The law imposes upon the individual the duty of obedience, under all circumstances, to lawful authority, and if, underlying the authority, there may be a question of fact which renders the exercise of it unlawful, it is not for the party himself to decide that question and resort to violence or forcible resistance. The remedy is to appeal to the regular tribunals for the redress of any wrong or injury that he may have sustained in consequence of his enforced obedience to the regulation which he claims was not, for some reason, applicable to him under the circumstances.

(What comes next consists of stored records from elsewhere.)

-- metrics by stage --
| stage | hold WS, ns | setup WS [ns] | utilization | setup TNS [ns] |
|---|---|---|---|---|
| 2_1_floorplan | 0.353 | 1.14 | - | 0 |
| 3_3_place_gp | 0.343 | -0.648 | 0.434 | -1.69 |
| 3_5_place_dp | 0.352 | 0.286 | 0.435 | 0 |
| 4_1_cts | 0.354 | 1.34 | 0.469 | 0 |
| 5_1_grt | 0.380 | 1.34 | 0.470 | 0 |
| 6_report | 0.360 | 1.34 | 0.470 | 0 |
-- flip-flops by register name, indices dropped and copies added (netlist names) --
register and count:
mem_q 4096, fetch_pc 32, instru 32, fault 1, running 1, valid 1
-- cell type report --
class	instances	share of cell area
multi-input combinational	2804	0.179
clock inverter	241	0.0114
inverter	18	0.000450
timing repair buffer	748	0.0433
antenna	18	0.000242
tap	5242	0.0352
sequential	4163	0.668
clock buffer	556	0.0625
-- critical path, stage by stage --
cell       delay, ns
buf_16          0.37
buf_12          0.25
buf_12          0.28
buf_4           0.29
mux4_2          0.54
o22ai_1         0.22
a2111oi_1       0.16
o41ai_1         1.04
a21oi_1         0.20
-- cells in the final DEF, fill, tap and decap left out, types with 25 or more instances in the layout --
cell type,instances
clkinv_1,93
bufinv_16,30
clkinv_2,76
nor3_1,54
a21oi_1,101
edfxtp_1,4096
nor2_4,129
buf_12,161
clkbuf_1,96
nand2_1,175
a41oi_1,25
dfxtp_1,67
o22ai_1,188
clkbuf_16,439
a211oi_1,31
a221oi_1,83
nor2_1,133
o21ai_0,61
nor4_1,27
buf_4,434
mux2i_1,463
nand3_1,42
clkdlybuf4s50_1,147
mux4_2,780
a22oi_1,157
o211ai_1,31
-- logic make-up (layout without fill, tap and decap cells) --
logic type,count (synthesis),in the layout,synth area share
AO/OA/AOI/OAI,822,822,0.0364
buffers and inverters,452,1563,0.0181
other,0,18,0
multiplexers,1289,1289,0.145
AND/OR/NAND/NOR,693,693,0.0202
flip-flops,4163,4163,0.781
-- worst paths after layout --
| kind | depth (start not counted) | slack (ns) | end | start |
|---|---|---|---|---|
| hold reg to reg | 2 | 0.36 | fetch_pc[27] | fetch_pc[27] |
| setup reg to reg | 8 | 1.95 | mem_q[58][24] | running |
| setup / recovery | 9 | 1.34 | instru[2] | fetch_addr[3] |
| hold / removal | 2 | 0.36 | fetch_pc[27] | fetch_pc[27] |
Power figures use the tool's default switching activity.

We have, of course, no reference here to cases where personal rights or privileges may be invaded without jurisdiction or warrant of law, but to cases that in some sense are analogous *Page 289 
to that of an officer who is called upon to execute process regular upon its face, though behind the process there may be some fact which would justify the decision that it was absolutely void. In such cases the individual affected must, for the time being, yield to the process and resort to proper proceedings to set it aside or to redress the injury.
For these reasons I think the judgment should be reversed and a new trial granted, costs to abide the event.